$ cat config.mk
export PLATFORM = sky130hd
export DESIGN_NAME = pes_top
export DESIGN_NICKNAME = d
export VERILOG_FILES = /design/src/core/pes_top.v /design/src/core/pes_event_mux.v
export VERILOG_INCLUDE_DIRS = /design/src /design/src/core
export SDC_FILE = /design/constraint.sdc
export NUM_CORES = 1
export LEC_CHECK = 0
export BUFFER_PORTS_ARGS = -buffer_cell sky130_fd_sc_hd__buf_2
export CORE_UTILIZATION = 40
export CTS_CLUSTER_DIAMETER = 100
export DETAILED_ROUTE_END_ITERATION = 6
export MAX_ROUTING_LAYER = met4
export PLACE_DENSITY = 0.6
export SETUP_SLACK_MARGIN = 0.15
export SLEW_MARGIN = 20
export SYNTH_ARGS = -nofsm -noshare
export SYNTH_HDL_FRONTEND = slang
export SYNTH_SLANG_ARGS = --single-unit
$ cat constraint.sdc
create_clock -name clk_i -period 3.1 [get_ports clk_i]
set_input_delay 0.62 -clock clk_i [delete_from_list [all_inputs] [get_ports clk_i]]
set_output_delay 0.62 -clock clk_i [all_outputs]
set_load 0.005 [all_outputs]
$ cat src/core/pes_defs.vh
// constants for the performance event selection block
`ifndef PES_DEFS_VH
`define PES_DEFS_VH

// ****************************************************************
// register byte offsets
// ****************************************************************
`define PES_OFF_SEL0 8'h00
`define PES_OFF_SEL1 8'h04
`define PES_OFF_CNT0 8'h08
`define PES_OFF_CNT1 8'h0C
`define PES_OFF_STAT 8'h10

// ****************************************************************
// select register fields and reset values
// ****************************************************************
`define PES_SEL_EVT_LSB 0
`define PES_SEL_UMASK_LSB 8
`define PES_SEL_EN_BIT 22
`define PES_SEL_RST 32'h00000000
`define PES_CNT_RST 32'h00000000

// ****************************************************************
// event numbers and unit masks
// ****************************************************************
`define PES_EV_DTLB 8'h08
`define PES_EV_DISAMB 8'h09
`define PES_EV_WALK 8'h0C
`define PES_EV_FPA 8'h11
`define PES_EV_MULT 8'h12
`define PES_UM_NONE 8'h00
`define PES_UM_STORE 8'h08
`define PES_UM_RESET 8'h01
`define PES_UM_SUCCESS 8'h02
`define PES_UM_COUNT 8'h01
`define PES_UM_CYCLES 8'h02

`endif

$ cat src/core/pes_top.v
// performance event selection with two general counters on a wishbone slave
`timescale 1ns/1ps
`include "pes_defs.vh"

// Contract
// - event 08H mask 08H counts every store data-TLB miss, speculative ones too.
// - store misses come from the second-level data translation buffer.
// - event 09H mask 01H adds one per disambiguation recovery cycle.
// - event 09H mask 02H counts each successfully disambiguated load.
// - event 0CH mask 01H counts page walks from data or instruction TLB misses.
// - event 0CH mask 02H adds one per cycle a page walk runs.
// - event 11H mask 00H counts SIMD floating-point microcode assists.
// - assist event also counts x87 cases; only counter one counts it.
// - event 12H mask 00H counts integer and float multiplies; counter one only.
module pes_top #(
  parameter CNT_W = 32
) (
  // clock and reset
  input wire clk_i,
  input wire rst_i,
  // wishbone slave
  input wire cyc_i,
  input wire stb_i,
  input wire we_i,
  input wire [7:0] adr_i,
  input wire [3:0] sel_i,
  input wire [31:0] dat_i,
  output reg [31:0] dat_o,
  output reg ack_o,
  // data translation and page walker sources
  input wire second_level_data_xlate_buffer_store_miss_i,
  input wire walk_start_data_i,
  input wire walk_start_instr_i,
  input wire walk_busy_i,
  // load ordering sources
  input wire disamb_recovery_i,
  input wire load_order_success_event_i,
  // floating point assist sources
  input wire denormal_input_zeroing_flag_i,
  input wire underflow_result_zeroing_flag_i,
  input wire simd_denormal_in_i,
  input wire simd_underflow_i,
  input wire x87_nan_denorm_load_i,
  input wire x87_div_zero_i,
  input wire x87_underflow_i,
  // multiplier sources
  input wire int_mult_i,
  input wire fp_mult_i,
  // counter values
  output wire [CNT_W-1:0] general_counter_zero_o,
  output wire [CNT_W-1:0] general_counter_one_o
);

  // ****************************************************************
  // helpers
  // ****************************************************************
  function [31:0] pes_merge;
    input [31:0] old_v;
    input [31:0] new_v;
    input [3:0] be;
    integer i;
    begin
      pes_merge = old_v;
      for (i = 0; i < 4; i = i + 1)
      begin
        if (be[i])
        begin
          pes_merge[i*8 +: 8] = new_v[i*8 +: 8];
        end
      end
    end
  endfunction

  // true when a write is taken at the given register offset
  function pes_hit;
    input take;
    input [7:0] adr;
    input [7:0] off;
    begin
      pes_hit = take && (adr == off);
    end
  endfunction

  // ****************************************************************
  // event reduction
  // ****************************************************************
  reg [31:0] sel0_q;
  reg [31:0] sel1_q;
  reg [CNT_W-1:0] cnt0_q;
  reg [CNT_W-1:0] cnt1_q;
  reg [CNT_W-1:0] cnt0_d;
  reg [CNT_W-1:0] cnt1_d;
  reg [31:0] rdata_d;
  wire [1:0] inc0;
  wire [1:0] inc1;
  wire valid0;
  wire valid1;
  wire store_miss;
  wire assist;
  wire [1:0] walk_starts;
  wire [1:0] mults;
  wire req;
  wire wr;
  wire [7:0] word_adr;
  wire wr_sel0;
  wire wr_sel1;
  wire wr_cnt0;
  wire wr_cnt1;

  // the second-level buffer is where store translation happens
  assign store_miss = second_level_data_xlate_buffer_store_miss_i;
  // one assist per operation, so the causes are merged rather than summed
  assign assist = (simd_denormal_in_i & ~denormal_input_zeroing_flag_i)
                | (simd_underflow_i & ~underflow_result_zeroing_flag_i)
                | x87_nan_denorm_load_i | x87_div_zero_i | x87_underflow_i;
  // both walkers may start in one cycle, each walk counts
  assign walk_starts = {1'b0, walk_start_data_i} + {1'b0, walk_start_instr_i};
  assign mults = {1'b0, int_mult_i} + {1'b0, fp_mult_i};

  // ****************************************************************
  // event decoders
  // ****************************************************************
  pes_event_mux #(
    .CTR_IDX(0)
  ) u_mux0 (
    .evt_i(sel0_q[`PES_SEL_EVT_LSB +: 8]),
    .umask_i(sel0_q[`PES_SEL_UMASK_LSB +: 8]),
    .en_i(sel0_q[`PES_SEL_EN_BIT]),
    .store_miss_i(store_miss),
    .recovery_i(disamb_recovery_i),
    .load_ok_i(load_order_success_event_i),
    .walk_start_i(walk_starts),
    .walk_busy_i(walk_busy_i),
    .assist_i(assist),
    .mult_i(mults),
    .inc_o(inc0),
    .valid_o(valid0)
  );

  pes_event_mux #(
    .CTR_IDX(1)
  ) u_mux1 (
    .evt_i(sel1_q[`PES_SEL_EVT_LSB +: 8]),
    .umask_i(sel1_q[`PES_SEL_UMASK_LSB +: 8]),
    .en_i(sel1_q[`PES_SEL_EN_BIT]),
    .store_miss_i(store_miss),
    .recovery_i(disamb_recovery_i),
    .load_ok_i(load_order_success_event_i),
    .walk_start_i(walk_starts),
    .walk_busy_i(walk_busy_i),
    .assist_i(assist),
    .mult_i(mults),
    .inc_o(inc1),
    .valid_o(valid1)
  );

  // ****************************************************************
  // bus decode and counters
  // ****************************************************************
  assign req = cyc_i & stb_i & ~ack_o;
  assign wr = req & we_i;
  assign word_adr = {adr_i[7:2], 2'b00};
  assign wr_sel0 = pes_hit(wr, word_adr, `PES_OFF_SEL0);
  assign wr_sel1 = pes_hit(wr, word_adr, `PES_OFF_SEL1);
  assign wr_cnt0 = pes_hit(wr, word_adr, `PES_OFF_CNT0);
  assign wr_cnt1 = pes_hit(wr, word_adr, `PES_OFF_CNT1);

  always @*
  begin
    // a software write to a counter wins over that cycle's increment
    cnt0_d = cnt0_q + {{(CNT_W-2){1'b0}}, inc0};
    cnt1_d = cnt1_q + {{(CNT_W-2){1'b0}}, inc1};
    if (wr_cnt0)
    begin
      cnt0_d = pes_merge(cnt0_q, dat_i, sel_i);
    end
    if (wr_cnt1)
    begin
      cnt1_d = pes_merge(cnt1_q, dat_i, sel_i);
    end
  end

  always @*
  begin
    case (word_adr)
      `PES_OFF_SEL0: rdata_d = sel0_q;
      `PES_OFF_SEL1: rdata_d = sel1_q;
      `PES_OFF_CNT0: rdata_d = cnt0_q;
      `PES_OFF_CNT1: rdata_d = cnt1_q;
      `PES_OFF_STAT: rdata_d = {30'h0, valid1, valid0};
      default: rdata_d = 32'h00000000;
    endcase
  end

  always @(posedge clk_i)
  begin
    if (rst_i)
    begin
      sel0_q <= `PES_SEL_RST;
      sel1_q <= `PES_SEL_RST;
      cnt0_q <= `PES_CNT_RST;
      cnt1_q <= `PES_CNT_RST;
      ack_o <= 1'b0;
      dat_o <= 32'h00000000;
    end
    else
    begin
      ack_o <= req;
      cnt0_q <= cnt0_d;
      cnt1_q <= cnt1_d;
      if (req && !we_i)
      begin
        dat_o <= rdata_d;
      end
      if (wr_sel0)
      begin
        sel0_q <= pes_merge(sel0_q, dat_i, sel_i);
      end
      if (wr_sel1)
      begin
        sel1_q <= pes_merge(sel1_q, dat_i, sel_i);
      end
    end
  end

  assign general_counter_zero_o = cnt0_q;
  assign general_counter_one_o = cnt1_q;

endmodule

The task » When the line containing "export NUM_CORES = 1" is reached, include it and stop. Until then, output each line of the entries exactly as given, starting from the first.

Output for this task »
$ cat config.mk
export PLATFORM = sky130hd
export DESIGN_NAME = pes_top
export DESIGN_NICKNAME = d
export VERILOG_FILES = /design/src/core/pes_top.v /design/src/core/pes_event_mux.v
export VERILOG_INCLUDE_DIRS = /design/src /design/src/core
export SDC_FILE = /design/constraint.sdc
export NUM_CORES = 1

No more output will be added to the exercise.